Employing these three tactics helps get the conversation off on the right foot.

Photo courtesy of Kevin Folta

Where to Reach People

The world of communications has changed dramatically and this presents immense opportunity to reach a wide array of people, but that opportunity is not without challenge.

“When I first joined Monsanto, you published papers, did newsprint and that kind of thing,” says Robb Fraley, who commercialized the first GMO soybean and serves as an industry advocate for technology today. “Today most of the information people get is on social media — it’s digital. If you’re not on social media, basically, your voice doesn’t count.”

Social media takes the audience from one or two people, to potentially millions. However, it’s not just any post that will capture the attention of the masses — communication looks different online.

“I’ve basically made a career by building over-the-top projects,” explains Baute. “For example, I set up 13,799 dominoes so I could show a timeline of the history of the universe. It was a spectacle that engaged people in personal storytelling so I could talk about real science.

“There are amazing stories to be told — we shouldn’t miss that opportunity,” he continues. “For example, if there’s a new product engage people in personal storytelling about how these products came to be. For some technology, it could be 100 years in the making.”

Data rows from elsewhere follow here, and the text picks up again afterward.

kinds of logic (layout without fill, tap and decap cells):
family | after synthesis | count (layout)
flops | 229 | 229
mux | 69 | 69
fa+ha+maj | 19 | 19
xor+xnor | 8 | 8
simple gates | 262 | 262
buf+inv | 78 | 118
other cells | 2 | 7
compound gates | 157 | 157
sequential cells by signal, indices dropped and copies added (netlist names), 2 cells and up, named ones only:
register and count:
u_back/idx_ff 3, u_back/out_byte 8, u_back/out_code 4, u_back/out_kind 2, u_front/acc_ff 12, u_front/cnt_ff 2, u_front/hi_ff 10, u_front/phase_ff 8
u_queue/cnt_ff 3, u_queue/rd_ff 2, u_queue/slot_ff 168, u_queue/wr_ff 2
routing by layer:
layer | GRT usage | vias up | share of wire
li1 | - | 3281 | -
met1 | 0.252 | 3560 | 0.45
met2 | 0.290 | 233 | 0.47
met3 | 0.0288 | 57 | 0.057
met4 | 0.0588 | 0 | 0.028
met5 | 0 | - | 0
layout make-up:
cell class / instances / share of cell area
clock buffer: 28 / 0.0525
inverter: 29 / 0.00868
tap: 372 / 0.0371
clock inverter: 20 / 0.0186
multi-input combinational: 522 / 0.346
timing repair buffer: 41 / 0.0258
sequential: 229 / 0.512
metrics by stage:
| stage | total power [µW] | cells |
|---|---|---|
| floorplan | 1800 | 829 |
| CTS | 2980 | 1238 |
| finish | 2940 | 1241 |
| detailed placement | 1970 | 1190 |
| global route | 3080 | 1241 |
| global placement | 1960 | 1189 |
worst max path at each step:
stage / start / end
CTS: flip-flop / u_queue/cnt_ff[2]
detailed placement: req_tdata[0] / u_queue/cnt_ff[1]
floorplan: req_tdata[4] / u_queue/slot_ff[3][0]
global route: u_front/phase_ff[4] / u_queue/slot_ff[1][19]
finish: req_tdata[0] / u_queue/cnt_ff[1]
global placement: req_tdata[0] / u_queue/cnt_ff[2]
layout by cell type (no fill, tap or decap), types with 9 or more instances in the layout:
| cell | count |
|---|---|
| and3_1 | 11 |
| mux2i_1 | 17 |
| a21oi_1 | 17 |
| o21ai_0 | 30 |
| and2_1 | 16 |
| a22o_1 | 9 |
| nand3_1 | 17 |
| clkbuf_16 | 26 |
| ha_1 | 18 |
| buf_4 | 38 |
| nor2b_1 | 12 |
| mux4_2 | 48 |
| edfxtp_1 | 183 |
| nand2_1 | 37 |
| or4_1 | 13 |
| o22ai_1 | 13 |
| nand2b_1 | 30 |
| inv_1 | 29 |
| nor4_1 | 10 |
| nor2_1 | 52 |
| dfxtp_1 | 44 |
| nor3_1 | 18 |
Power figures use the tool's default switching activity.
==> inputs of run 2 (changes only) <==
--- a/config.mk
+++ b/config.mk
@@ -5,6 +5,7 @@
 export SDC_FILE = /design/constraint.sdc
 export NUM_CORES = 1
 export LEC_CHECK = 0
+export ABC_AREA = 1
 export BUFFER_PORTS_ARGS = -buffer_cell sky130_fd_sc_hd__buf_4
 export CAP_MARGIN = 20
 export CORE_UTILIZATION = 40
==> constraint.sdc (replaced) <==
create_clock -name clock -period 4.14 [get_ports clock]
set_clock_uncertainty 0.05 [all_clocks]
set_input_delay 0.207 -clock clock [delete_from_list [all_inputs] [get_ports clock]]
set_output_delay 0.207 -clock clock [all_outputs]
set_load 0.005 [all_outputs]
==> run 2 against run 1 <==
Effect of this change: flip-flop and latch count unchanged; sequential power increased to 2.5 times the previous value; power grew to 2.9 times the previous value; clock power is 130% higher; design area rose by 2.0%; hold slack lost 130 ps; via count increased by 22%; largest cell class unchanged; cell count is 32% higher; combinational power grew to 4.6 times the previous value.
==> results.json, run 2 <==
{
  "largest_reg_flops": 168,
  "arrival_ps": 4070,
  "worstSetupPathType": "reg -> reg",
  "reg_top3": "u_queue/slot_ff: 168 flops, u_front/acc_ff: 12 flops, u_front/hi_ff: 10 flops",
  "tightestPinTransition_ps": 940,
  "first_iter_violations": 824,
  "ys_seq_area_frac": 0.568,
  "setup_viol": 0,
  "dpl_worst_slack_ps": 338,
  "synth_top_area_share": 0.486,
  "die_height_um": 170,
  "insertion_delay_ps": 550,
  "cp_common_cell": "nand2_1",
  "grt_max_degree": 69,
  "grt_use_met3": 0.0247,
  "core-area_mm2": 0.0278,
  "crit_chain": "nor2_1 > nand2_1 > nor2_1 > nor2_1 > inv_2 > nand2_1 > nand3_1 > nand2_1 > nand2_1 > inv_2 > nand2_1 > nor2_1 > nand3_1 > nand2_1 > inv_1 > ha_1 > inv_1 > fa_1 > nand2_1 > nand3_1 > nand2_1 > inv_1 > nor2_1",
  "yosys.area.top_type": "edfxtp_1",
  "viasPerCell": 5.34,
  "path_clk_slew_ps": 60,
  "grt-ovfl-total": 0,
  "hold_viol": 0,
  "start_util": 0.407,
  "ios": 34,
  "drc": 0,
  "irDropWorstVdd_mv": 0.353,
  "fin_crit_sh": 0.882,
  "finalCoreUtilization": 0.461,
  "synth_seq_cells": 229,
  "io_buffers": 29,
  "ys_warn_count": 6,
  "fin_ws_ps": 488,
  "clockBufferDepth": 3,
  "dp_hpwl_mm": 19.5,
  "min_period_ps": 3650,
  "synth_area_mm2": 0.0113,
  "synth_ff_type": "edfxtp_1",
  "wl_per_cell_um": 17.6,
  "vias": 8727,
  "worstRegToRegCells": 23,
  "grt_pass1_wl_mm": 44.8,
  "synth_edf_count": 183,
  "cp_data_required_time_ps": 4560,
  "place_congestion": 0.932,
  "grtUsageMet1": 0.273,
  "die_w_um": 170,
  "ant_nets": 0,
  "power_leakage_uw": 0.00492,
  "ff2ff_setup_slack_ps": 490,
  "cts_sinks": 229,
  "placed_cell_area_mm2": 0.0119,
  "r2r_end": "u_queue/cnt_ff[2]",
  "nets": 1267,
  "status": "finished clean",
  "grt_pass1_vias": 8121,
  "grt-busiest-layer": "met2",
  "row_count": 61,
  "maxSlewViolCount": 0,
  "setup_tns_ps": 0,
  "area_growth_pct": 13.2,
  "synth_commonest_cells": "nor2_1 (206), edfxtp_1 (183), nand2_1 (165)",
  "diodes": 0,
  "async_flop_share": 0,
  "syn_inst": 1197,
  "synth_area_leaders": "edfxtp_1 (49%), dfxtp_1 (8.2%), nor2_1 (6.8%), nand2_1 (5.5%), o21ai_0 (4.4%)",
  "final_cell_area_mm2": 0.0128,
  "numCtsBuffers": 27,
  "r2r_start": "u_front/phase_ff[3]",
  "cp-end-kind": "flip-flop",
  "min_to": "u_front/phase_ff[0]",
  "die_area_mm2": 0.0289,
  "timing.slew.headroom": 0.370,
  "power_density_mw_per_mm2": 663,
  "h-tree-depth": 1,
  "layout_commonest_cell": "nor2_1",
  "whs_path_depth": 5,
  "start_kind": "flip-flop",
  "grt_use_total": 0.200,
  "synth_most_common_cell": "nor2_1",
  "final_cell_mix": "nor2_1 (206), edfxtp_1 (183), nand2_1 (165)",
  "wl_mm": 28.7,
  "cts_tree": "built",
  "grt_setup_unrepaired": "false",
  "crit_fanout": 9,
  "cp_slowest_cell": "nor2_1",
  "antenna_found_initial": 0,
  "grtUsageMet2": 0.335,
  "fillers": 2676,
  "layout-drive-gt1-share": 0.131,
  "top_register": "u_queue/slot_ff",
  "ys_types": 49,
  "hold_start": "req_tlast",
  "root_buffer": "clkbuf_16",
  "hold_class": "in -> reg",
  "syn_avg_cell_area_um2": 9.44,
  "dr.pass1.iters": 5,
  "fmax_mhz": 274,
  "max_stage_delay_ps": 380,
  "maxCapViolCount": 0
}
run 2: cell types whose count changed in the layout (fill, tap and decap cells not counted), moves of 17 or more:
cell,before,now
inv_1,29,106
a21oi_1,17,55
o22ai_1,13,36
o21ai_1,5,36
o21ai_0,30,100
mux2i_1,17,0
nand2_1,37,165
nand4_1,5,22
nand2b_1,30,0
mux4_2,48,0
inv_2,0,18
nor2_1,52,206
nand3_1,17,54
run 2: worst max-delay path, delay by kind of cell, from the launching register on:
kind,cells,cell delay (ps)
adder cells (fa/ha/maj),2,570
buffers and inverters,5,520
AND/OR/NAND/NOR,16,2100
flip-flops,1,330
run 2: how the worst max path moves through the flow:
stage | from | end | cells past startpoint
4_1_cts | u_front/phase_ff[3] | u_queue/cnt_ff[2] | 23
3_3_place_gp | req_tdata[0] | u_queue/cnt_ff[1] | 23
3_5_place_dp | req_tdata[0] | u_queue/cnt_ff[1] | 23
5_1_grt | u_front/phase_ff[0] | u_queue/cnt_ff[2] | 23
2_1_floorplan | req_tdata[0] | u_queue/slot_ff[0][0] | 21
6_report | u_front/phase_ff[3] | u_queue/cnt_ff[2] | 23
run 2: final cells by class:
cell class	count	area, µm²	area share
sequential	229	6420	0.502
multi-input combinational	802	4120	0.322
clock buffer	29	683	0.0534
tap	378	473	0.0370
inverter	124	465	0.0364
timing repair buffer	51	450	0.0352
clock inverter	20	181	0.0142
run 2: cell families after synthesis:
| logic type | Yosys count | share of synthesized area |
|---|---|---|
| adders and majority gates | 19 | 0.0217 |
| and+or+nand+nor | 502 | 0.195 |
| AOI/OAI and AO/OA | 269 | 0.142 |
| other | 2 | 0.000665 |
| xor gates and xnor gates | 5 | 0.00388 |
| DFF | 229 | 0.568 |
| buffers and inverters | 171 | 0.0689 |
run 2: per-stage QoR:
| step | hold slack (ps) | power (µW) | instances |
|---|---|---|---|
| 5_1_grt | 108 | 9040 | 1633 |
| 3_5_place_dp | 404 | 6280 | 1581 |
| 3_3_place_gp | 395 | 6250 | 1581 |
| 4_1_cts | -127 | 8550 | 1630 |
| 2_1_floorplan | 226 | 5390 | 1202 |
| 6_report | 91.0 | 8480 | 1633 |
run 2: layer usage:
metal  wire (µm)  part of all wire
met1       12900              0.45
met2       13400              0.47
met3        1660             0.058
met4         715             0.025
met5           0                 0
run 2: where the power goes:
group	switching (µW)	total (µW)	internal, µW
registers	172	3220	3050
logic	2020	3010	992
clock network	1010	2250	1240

Not everyone will want to set up nearly 14,000 dominos or live in a bubble like Baute did to talk about climate change, but there’s opportunities to find a fun way to talk about science all the same. Perhaps it makes more sense to tell someone about a personal connection to agriculture and science. Find the story and tell it.

“I once baked a cake in 418 steps to explain genetics,” Baute says. Sometimes it helps to have a little fun when explaining complex topics.

Photo courtesy of Robb Fraley

Protect Science for Tomorrow

It’s never been more critical than today to advocate for science literacy. While social media, television and other platforms represent opportunity to talk about science, it also dispels a tremendous amount of misinformation.

“We need to be champions and advocates across the biological, the digital and the agronomic space to amplify the accurate messages,” Fraley says. “Because it’s just 1% of the population in agriculture reaching out to the 99%.”

Europe Serves as a Warning

Scientists looking for new opportunities to apply the latest and greatest technologies in agriculture: steer clear of the European Union. Policies in the region are virtually devoid of scientific reason and instead are political decisions based on pressure from activist groups, along with misunderstanding and emotions.

For example, the 27-member countries are facing a new proposal called the Farm to Fork Strategy that threatens producer access to technologies and could force them to abandon common farming techniques.

“I’m not sure there was much science involved [in creating the Farm to Fork Strategy],” says David Zaruk, EU risk and science communications specialist. The proposed strategy, in a nutshell, would reduce pesticide use by 50%, fertilizers by 20% and convert 25% of all agricultural land to organic production under the assumption these moves would reduce the impact of climate change.

This isn’t the first-time agricultural practices have come under fire in the EU either. The countries previously passed regulations that require all products made with gene editing technology to be labeled as GMO – regardless of whether or not new genes were introduced in the process.

Researchers in the EU who oppose such rules are between a rock and a hard place, Zaruk explains. Many scientists who support GMOs, gene editing, pesticide use and other common agricultural technologies find themselves without jobs or under attack personally from activist groups.

“Most of the scientists that do speak out are retired,” he continues. Regardless of the risk, Zaruk still speaks out about the benefits of changing policies to enable farmers to use the latest agricultural technologies available and encourages other scientists to do the same.

The EU can, and should, serve as a warning to other countries about what happens when science is ignored in the policy arena — and what happens when agriculturalists aren’t consulted when planning policy.